Start of AVAILABLE RECORDS
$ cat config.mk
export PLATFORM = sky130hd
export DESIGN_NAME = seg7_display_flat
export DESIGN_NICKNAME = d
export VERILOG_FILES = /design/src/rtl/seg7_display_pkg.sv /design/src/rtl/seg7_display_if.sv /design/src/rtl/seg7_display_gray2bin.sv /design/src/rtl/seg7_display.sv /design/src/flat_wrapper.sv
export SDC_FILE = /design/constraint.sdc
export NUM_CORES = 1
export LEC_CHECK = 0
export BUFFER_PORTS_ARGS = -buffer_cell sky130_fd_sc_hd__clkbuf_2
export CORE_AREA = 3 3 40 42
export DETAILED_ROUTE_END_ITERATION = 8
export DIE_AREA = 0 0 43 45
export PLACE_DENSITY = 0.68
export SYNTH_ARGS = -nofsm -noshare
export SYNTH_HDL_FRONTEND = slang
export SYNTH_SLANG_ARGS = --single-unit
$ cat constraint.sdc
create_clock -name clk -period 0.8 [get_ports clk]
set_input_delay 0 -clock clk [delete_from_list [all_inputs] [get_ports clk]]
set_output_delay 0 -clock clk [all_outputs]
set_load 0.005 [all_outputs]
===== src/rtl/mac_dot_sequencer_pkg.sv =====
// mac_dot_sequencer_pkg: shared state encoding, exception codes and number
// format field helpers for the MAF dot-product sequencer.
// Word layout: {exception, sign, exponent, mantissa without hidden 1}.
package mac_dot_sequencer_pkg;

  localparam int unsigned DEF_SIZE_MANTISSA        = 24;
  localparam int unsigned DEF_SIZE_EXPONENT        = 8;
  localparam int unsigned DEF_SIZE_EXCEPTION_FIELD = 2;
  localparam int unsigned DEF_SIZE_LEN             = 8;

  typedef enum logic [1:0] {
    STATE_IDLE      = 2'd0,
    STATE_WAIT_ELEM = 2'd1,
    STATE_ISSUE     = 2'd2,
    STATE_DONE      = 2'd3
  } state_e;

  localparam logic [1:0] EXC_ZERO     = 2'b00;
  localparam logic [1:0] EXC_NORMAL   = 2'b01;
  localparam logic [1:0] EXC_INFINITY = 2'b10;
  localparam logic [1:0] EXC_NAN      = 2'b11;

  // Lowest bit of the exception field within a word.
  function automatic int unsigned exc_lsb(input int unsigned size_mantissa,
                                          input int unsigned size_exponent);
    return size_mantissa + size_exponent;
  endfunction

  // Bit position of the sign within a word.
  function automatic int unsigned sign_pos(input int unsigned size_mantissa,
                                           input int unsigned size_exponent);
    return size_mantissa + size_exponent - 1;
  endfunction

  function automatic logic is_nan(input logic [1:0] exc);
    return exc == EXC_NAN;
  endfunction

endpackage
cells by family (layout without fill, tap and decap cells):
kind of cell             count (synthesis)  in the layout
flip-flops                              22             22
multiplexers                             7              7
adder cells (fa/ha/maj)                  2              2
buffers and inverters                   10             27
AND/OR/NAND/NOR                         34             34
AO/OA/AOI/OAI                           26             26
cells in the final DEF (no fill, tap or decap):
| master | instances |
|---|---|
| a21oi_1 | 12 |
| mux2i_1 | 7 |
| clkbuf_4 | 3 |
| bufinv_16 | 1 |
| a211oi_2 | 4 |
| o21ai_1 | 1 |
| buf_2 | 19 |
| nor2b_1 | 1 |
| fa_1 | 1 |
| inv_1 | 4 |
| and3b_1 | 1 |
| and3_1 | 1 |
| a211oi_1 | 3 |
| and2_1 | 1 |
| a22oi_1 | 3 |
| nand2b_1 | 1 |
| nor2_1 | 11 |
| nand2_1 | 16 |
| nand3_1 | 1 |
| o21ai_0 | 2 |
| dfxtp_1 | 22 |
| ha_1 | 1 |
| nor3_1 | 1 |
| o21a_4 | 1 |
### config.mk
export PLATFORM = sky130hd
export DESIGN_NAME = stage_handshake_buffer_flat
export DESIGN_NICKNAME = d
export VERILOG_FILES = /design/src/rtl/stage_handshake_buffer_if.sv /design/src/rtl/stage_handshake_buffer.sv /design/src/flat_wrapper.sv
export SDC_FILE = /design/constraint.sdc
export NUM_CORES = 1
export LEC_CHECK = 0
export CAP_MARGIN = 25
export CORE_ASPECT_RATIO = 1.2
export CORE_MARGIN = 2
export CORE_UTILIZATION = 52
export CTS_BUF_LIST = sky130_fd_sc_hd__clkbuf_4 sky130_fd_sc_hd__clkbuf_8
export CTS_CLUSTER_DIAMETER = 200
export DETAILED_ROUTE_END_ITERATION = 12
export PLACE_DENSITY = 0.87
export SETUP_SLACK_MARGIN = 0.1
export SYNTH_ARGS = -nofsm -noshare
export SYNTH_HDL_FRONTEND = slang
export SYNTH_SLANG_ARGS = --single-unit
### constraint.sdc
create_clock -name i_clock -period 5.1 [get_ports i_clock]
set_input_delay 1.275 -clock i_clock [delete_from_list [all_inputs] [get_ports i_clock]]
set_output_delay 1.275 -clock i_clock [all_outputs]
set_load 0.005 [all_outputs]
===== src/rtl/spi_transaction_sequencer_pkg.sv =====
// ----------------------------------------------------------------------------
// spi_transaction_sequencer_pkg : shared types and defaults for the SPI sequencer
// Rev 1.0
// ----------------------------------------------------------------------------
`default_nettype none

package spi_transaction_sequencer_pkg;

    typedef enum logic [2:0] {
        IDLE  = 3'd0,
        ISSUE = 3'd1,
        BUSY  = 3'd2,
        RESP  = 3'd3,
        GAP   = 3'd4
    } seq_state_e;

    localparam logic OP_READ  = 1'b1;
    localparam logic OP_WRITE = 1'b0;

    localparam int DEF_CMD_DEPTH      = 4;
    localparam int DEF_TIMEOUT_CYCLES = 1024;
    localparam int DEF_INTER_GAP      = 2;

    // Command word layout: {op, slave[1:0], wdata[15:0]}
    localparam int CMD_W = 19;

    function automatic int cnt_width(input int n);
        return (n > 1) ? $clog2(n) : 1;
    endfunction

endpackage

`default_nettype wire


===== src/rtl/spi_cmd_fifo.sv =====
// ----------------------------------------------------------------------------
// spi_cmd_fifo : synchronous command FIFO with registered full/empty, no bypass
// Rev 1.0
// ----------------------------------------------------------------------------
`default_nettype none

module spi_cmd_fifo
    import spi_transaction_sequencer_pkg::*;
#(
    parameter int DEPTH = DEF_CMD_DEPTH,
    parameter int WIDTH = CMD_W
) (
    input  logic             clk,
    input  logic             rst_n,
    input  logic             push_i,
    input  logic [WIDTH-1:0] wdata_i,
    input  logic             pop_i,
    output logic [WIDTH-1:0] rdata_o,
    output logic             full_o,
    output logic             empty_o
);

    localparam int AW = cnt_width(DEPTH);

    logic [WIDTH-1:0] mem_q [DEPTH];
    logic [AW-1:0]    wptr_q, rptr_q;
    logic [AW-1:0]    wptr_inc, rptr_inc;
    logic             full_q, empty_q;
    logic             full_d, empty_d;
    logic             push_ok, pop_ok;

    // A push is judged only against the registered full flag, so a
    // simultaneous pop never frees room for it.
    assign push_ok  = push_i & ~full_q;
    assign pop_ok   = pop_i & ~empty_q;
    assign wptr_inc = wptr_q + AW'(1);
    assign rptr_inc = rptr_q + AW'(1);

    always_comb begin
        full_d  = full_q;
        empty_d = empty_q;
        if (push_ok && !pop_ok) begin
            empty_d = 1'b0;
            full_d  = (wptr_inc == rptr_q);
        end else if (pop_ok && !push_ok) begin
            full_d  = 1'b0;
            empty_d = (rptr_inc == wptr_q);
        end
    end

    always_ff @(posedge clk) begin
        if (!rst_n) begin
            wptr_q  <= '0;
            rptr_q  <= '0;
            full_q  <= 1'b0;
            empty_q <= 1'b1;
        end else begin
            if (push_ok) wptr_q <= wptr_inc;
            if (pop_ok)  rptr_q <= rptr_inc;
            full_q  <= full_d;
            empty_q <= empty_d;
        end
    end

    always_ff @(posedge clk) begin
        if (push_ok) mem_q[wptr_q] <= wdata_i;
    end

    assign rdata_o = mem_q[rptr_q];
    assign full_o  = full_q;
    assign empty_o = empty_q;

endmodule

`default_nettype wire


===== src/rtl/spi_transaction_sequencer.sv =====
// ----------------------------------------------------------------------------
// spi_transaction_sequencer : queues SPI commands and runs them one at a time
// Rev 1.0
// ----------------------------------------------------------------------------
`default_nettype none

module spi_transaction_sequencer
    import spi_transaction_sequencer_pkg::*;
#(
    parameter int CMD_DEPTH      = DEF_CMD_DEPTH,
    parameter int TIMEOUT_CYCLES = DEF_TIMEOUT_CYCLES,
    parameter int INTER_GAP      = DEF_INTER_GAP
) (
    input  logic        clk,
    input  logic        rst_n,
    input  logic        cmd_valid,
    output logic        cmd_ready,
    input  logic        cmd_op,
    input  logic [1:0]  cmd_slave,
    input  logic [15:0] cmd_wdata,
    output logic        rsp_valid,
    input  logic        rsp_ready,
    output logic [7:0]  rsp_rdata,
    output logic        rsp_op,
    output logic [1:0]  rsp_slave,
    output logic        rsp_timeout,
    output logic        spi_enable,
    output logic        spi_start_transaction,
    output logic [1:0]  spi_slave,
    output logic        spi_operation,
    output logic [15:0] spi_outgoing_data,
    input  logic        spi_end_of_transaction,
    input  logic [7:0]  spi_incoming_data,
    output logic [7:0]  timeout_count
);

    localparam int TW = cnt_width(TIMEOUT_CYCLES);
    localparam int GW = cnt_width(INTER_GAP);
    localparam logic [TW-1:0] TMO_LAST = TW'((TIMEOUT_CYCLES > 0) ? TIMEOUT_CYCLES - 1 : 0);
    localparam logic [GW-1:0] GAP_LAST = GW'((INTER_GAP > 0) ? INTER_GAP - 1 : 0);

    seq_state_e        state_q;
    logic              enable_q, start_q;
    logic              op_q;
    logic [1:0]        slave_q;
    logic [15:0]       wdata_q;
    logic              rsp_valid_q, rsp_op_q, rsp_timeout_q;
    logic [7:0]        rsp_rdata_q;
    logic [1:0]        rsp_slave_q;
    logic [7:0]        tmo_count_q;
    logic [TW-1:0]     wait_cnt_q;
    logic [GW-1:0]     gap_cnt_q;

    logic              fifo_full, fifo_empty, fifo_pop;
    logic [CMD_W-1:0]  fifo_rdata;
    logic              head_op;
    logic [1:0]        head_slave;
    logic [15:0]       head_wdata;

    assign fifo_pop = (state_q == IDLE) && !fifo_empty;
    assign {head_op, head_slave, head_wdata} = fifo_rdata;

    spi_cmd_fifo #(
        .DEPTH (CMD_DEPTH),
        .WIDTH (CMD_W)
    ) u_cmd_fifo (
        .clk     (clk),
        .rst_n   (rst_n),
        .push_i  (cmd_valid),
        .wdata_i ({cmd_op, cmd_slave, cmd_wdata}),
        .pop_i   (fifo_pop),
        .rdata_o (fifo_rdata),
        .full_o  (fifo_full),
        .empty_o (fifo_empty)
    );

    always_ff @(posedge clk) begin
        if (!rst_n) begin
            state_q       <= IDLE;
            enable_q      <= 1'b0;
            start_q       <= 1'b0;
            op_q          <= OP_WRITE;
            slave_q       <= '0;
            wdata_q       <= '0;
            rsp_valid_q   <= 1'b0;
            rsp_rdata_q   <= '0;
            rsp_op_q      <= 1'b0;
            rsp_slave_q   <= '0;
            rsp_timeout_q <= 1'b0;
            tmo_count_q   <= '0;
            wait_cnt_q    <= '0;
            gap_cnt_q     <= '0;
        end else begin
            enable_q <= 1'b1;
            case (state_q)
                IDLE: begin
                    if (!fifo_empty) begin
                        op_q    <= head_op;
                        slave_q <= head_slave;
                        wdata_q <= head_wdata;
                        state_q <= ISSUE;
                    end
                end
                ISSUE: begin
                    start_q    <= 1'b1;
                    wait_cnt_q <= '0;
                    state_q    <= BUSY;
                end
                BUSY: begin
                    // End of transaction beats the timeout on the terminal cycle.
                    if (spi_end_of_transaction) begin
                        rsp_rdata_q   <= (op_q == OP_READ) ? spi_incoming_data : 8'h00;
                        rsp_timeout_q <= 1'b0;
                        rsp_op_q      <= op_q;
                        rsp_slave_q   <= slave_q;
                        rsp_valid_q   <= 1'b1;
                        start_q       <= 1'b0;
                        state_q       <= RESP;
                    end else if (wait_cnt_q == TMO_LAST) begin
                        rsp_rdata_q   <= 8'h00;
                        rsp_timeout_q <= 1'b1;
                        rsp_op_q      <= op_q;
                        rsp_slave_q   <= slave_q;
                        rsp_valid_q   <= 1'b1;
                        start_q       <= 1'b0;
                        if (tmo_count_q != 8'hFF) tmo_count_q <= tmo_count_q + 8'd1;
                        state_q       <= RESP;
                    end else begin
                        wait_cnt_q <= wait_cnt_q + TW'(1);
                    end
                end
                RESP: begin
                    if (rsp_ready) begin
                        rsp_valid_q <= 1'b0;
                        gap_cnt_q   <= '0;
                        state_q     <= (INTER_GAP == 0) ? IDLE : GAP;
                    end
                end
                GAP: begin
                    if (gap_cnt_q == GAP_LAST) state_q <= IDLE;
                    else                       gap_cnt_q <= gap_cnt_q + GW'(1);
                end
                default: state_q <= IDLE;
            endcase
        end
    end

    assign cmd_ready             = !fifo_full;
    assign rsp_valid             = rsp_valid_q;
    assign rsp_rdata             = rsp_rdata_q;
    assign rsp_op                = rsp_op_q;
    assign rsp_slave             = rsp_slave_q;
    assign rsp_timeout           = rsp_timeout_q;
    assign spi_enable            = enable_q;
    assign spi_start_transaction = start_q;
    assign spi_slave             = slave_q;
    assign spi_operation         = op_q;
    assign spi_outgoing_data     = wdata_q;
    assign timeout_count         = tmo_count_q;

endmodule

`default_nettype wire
End of AVAILABLE RECORDS
#### [TO DO]
In the entries above, restate word for word the lines between the one holding "sign, exponent, mantissa" and the one holding "mux2i_1 | 7 |", inclusive, and nothing besides.

#### [OUTPUT FOR THIS EXERCISE]
// Word layout: {exception, sign, exponent, mantissa without hidden 1}.
package mac_dot_sequencer_pkg;

  localparam int unsigned DEF_SIZE_MANTISSA        = 24;
  localparam int unsigned DEF_SIZE_EXPONENT        = 8;
  localparam int unsigned DEF_SIZE_EXCEPTION_FIELD = 2;
  localparam int unsigned DEF_SIZE_LEN             = 8;

  typedef enum logic [1:0] {
    STATE_IDLE      = 2'd0,
    STATE_WAIT_ELEM = 2'd1,
    STATE_ISSUE     = 2'd2,
    STATE_DONE      = 2'd3
  } state_e;

  localparam logic [1:0] EXC_ZERO     = 2'b00;
  localparam logic [1:0] EXC_NORMAL   = 2'b01;
  localparam logic [1:0] EXC_INFINITY = 2'b10;
  localparam logic [1:0] EXC_NAN      = 2'b11;

  // Lowest bit of the exception field within a word.
  function automatic int unsigned exc_lsb(input int unsigned size_mantissa,
                                          input int unsigned size_exponent);
    return size_mantissa + size_exponent;
  endfunction

  // Bit position of the sign within a word.
  function automatic int unsigned sign_pos(input int unsigned size_mantissa,
                                           input int unsigned size_exponent);
    return size_mantissa + size_exponent - 1;
  endfunction

  function automatic logic is_nan(input logic [1:0] exc);
    return exc == EXC_NAN;
  endfunction

endpackage
cells by family (layout without fill, tap and decap cells):
kind of cell             count (synthesis)  in the layout
flip-flops                              22             22
multiplexers                             7              7
adder cells (fa/ha/maj)                  2              2
buffers and inverters                   10             27
AND/OR/NAND/NOR                         34             34
AO/OA/AOI/OAI                           26             26
cells in the final DEF (no fill, tap or decap):
| master | instances |
|---|---|
| a21oi_1 | 12 |
| mux2i_1 | 7 |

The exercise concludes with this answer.